▶ **Exercise instructions**
Nothing but the lines from the one containing "Logic depth before layout (Yosys ltp)" through the one containing "Path slack: 2.031 ns", both included, should be given again, each exactly as written below.

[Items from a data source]
******

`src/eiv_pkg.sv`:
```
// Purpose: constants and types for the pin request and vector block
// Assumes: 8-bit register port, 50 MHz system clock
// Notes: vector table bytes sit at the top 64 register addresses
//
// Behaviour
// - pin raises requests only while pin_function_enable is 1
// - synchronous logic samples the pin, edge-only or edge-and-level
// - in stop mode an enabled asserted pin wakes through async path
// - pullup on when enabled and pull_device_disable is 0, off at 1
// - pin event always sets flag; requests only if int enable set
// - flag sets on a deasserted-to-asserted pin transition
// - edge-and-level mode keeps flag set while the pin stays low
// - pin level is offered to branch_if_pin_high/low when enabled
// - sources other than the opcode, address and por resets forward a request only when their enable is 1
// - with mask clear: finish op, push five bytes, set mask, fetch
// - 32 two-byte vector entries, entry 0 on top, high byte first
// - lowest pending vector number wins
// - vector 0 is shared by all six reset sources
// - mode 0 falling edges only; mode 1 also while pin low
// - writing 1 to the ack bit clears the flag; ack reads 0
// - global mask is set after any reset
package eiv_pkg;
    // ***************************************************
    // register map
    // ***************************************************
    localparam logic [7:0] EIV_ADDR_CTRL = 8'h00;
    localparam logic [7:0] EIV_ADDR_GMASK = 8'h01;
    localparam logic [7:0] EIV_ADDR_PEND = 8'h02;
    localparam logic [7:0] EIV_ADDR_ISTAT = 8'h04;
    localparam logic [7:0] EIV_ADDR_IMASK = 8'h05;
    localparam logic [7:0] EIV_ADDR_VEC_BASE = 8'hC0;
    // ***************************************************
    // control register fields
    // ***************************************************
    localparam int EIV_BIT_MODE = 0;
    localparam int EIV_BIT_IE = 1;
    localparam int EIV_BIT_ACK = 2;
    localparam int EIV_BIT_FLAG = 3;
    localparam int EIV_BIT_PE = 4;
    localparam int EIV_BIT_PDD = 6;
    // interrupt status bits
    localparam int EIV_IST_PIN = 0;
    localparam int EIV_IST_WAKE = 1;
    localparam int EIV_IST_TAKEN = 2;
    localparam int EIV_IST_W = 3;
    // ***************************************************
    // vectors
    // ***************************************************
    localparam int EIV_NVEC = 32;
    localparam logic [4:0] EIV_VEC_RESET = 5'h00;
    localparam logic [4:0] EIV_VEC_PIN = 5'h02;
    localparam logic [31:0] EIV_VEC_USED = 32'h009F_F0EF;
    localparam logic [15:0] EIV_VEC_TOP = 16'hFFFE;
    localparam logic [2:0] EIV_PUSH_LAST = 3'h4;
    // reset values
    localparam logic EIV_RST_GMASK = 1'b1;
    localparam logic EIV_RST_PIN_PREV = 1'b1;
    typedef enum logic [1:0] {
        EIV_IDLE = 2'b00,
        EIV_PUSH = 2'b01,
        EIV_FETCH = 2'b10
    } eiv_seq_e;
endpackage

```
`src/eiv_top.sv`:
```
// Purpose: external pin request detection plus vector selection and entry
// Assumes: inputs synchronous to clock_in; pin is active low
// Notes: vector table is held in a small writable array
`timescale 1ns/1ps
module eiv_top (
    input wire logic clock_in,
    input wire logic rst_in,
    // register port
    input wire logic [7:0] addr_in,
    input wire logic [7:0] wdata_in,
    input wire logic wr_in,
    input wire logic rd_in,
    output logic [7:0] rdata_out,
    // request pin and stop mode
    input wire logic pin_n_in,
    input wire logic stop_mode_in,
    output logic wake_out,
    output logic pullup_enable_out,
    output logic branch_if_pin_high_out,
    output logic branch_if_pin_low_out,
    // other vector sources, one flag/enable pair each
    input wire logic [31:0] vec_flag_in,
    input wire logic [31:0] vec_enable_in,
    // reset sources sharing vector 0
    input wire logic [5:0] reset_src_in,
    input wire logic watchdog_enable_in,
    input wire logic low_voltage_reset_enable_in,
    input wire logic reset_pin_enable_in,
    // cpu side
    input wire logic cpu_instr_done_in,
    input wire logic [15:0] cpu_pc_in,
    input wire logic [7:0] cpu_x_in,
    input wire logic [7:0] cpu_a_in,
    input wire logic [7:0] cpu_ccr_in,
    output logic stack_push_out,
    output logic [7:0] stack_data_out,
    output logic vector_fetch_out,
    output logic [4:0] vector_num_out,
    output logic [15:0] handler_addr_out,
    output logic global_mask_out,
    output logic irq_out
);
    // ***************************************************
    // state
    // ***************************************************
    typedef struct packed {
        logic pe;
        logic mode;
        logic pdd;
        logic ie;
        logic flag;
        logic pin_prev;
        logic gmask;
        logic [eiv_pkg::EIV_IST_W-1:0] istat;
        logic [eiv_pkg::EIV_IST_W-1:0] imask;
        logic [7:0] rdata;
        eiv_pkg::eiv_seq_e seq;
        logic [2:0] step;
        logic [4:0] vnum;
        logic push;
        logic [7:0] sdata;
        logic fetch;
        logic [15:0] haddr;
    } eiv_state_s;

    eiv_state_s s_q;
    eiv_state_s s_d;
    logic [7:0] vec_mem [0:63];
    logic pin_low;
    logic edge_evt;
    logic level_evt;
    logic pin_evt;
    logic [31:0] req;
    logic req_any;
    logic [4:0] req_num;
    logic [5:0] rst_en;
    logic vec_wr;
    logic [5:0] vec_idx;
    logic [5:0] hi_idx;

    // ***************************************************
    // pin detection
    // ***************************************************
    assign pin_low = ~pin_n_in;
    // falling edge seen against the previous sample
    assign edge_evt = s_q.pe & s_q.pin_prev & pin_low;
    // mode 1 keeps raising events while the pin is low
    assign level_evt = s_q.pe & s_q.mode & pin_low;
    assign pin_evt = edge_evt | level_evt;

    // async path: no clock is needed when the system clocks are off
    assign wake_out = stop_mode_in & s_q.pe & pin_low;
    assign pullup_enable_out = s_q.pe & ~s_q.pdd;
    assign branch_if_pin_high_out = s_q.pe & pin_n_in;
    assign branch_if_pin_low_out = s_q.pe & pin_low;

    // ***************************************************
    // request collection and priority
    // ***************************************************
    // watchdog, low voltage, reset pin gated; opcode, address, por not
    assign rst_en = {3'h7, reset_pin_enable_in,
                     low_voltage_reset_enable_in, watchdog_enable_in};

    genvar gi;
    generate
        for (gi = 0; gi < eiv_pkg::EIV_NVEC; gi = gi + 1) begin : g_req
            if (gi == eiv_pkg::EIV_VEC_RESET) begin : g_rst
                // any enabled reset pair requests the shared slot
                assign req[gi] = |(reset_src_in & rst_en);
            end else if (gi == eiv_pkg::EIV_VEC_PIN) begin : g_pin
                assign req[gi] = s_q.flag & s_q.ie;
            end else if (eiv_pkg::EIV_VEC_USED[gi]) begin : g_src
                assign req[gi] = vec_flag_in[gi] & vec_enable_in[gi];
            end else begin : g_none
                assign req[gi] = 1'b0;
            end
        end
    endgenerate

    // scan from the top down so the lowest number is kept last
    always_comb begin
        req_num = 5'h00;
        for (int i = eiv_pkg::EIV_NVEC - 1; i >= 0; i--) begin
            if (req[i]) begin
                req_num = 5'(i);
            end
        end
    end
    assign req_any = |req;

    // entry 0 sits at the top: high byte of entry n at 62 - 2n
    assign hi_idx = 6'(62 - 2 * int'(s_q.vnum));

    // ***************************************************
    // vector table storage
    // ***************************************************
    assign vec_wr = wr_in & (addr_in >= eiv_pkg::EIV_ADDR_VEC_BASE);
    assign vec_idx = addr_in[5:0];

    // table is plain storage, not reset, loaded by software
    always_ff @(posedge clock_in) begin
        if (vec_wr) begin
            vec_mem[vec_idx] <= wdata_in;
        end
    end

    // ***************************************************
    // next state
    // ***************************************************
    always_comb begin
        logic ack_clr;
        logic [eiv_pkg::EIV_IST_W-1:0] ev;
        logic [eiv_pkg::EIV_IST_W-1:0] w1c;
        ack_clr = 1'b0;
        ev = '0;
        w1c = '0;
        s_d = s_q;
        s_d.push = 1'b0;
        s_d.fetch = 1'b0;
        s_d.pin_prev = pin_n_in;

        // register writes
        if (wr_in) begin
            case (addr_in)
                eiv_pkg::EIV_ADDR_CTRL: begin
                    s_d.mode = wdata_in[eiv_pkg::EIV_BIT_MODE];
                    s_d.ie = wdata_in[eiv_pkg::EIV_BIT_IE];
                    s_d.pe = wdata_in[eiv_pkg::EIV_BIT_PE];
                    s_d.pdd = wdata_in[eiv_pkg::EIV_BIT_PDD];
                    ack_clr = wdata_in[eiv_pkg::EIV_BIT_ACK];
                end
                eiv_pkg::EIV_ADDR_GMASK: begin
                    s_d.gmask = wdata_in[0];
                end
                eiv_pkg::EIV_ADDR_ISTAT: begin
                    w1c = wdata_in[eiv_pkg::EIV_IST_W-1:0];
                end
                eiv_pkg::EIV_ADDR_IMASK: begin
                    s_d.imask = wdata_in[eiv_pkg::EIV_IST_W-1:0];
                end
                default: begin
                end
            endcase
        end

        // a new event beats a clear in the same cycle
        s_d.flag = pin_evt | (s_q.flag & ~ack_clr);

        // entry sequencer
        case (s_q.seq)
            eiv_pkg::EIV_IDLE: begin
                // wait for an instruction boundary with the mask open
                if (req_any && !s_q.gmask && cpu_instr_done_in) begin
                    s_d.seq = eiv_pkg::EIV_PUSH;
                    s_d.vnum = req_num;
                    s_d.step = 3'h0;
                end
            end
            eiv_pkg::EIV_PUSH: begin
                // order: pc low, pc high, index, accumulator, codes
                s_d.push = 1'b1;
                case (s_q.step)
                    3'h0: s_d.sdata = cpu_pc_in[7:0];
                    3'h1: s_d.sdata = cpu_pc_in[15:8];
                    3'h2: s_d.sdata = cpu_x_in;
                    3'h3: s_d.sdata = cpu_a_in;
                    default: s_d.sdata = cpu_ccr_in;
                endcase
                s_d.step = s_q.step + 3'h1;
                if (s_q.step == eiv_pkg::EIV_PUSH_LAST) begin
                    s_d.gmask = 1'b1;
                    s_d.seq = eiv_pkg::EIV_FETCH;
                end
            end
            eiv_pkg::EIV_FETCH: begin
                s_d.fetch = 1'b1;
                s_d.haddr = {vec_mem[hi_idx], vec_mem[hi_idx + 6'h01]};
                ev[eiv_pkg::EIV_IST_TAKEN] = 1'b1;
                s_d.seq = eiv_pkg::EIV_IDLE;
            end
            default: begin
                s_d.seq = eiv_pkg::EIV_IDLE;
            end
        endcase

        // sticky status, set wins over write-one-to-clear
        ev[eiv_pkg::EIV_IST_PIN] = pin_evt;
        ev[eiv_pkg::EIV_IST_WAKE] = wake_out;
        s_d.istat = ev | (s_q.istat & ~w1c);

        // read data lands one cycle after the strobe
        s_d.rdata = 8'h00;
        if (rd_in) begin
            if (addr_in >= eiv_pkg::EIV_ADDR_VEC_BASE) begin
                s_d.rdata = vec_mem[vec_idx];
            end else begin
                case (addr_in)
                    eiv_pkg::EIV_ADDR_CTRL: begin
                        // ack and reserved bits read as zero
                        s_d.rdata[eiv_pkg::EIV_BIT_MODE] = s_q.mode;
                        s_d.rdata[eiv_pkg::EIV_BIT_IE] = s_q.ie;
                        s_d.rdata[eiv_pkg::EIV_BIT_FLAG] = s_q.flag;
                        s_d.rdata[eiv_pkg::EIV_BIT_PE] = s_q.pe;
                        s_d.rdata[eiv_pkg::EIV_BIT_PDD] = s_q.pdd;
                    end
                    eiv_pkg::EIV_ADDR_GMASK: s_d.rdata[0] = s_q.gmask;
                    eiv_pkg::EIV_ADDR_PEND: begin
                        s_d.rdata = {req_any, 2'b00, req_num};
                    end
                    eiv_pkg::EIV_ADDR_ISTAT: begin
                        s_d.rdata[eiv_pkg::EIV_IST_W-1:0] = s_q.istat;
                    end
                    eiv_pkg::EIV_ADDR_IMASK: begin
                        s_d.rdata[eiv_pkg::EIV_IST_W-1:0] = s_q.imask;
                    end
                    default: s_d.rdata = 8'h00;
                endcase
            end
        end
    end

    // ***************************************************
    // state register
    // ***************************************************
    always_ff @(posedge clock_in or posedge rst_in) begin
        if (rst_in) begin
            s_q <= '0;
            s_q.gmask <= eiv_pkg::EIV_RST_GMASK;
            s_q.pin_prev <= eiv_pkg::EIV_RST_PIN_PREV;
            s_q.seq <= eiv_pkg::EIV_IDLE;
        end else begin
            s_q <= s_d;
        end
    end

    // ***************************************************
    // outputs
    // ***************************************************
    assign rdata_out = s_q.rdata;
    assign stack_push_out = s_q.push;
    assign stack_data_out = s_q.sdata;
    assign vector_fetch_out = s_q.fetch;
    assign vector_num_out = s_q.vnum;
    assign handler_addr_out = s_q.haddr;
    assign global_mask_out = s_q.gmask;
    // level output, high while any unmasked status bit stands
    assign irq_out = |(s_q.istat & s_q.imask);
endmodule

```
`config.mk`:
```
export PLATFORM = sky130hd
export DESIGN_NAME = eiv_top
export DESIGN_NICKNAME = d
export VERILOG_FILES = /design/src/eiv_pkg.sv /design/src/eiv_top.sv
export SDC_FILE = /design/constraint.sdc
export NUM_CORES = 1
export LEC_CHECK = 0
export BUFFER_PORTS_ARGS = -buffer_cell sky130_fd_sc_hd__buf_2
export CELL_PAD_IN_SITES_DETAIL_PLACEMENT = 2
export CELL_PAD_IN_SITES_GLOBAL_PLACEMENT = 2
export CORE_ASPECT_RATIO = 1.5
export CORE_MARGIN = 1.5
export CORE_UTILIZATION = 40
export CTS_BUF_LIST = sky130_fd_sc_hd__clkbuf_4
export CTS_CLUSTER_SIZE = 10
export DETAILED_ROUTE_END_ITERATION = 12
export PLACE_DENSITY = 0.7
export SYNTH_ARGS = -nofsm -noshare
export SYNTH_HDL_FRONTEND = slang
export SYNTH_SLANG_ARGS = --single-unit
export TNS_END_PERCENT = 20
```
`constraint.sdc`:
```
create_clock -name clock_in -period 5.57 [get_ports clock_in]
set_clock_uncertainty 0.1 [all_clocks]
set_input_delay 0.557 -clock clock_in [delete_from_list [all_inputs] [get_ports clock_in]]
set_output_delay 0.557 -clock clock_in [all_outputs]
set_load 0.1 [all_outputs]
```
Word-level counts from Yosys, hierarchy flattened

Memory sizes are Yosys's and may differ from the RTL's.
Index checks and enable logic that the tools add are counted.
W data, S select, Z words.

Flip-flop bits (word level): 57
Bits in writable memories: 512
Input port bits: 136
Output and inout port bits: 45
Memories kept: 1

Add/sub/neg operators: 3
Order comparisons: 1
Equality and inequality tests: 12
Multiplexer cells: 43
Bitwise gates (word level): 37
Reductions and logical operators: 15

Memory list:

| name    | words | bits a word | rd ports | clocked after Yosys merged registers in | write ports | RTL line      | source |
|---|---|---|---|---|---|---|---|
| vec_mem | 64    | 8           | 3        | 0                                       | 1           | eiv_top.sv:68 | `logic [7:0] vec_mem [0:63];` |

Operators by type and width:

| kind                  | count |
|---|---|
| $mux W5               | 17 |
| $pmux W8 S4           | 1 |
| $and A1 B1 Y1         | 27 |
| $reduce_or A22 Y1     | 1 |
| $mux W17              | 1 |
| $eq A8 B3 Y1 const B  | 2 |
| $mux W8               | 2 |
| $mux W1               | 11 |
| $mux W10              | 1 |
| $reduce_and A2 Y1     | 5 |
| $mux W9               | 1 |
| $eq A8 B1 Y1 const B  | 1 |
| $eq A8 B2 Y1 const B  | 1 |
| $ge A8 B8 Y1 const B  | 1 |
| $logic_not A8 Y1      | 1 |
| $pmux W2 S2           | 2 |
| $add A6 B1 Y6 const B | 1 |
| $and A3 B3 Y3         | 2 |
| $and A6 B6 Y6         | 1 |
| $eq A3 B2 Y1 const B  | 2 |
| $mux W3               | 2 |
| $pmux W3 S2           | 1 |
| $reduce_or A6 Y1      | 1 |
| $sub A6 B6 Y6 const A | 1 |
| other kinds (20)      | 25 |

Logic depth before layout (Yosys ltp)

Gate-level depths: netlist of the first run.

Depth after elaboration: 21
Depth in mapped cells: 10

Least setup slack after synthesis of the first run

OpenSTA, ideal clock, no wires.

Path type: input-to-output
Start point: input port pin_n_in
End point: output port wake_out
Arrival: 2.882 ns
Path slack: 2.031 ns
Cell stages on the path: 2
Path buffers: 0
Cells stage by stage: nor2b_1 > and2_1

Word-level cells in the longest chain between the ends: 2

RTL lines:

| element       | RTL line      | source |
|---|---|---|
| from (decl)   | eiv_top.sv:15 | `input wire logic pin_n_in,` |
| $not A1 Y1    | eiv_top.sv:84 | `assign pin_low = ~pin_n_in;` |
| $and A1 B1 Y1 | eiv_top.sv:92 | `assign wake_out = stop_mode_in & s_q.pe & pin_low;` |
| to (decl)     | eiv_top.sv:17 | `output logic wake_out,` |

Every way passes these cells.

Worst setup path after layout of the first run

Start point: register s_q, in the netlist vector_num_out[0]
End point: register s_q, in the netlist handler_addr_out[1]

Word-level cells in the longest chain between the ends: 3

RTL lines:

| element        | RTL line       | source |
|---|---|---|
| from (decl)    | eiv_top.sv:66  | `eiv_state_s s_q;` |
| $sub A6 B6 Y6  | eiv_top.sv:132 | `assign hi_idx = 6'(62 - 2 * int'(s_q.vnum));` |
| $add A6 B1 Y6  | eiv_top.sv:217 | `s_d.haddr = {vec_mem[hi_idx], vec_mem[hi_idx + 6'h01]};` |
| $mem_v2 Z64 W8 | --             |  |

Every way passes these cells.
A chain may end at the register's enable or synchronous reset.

******

▶ **Task result**
Logic depth before layout (Yosys ltp)

Gate-level depths: netlist of the first run.

Depth after elaboration: 21
Depth in mapped cells: 10

Least setup slack after synthesis of the first run

OpenSTA, ideal clock, no wires.

Path type: input-to-output
Start point: input port pin_n_in
End point: output port wake_out
Arrival: 2.882 ns
Path slack: 2.031 ns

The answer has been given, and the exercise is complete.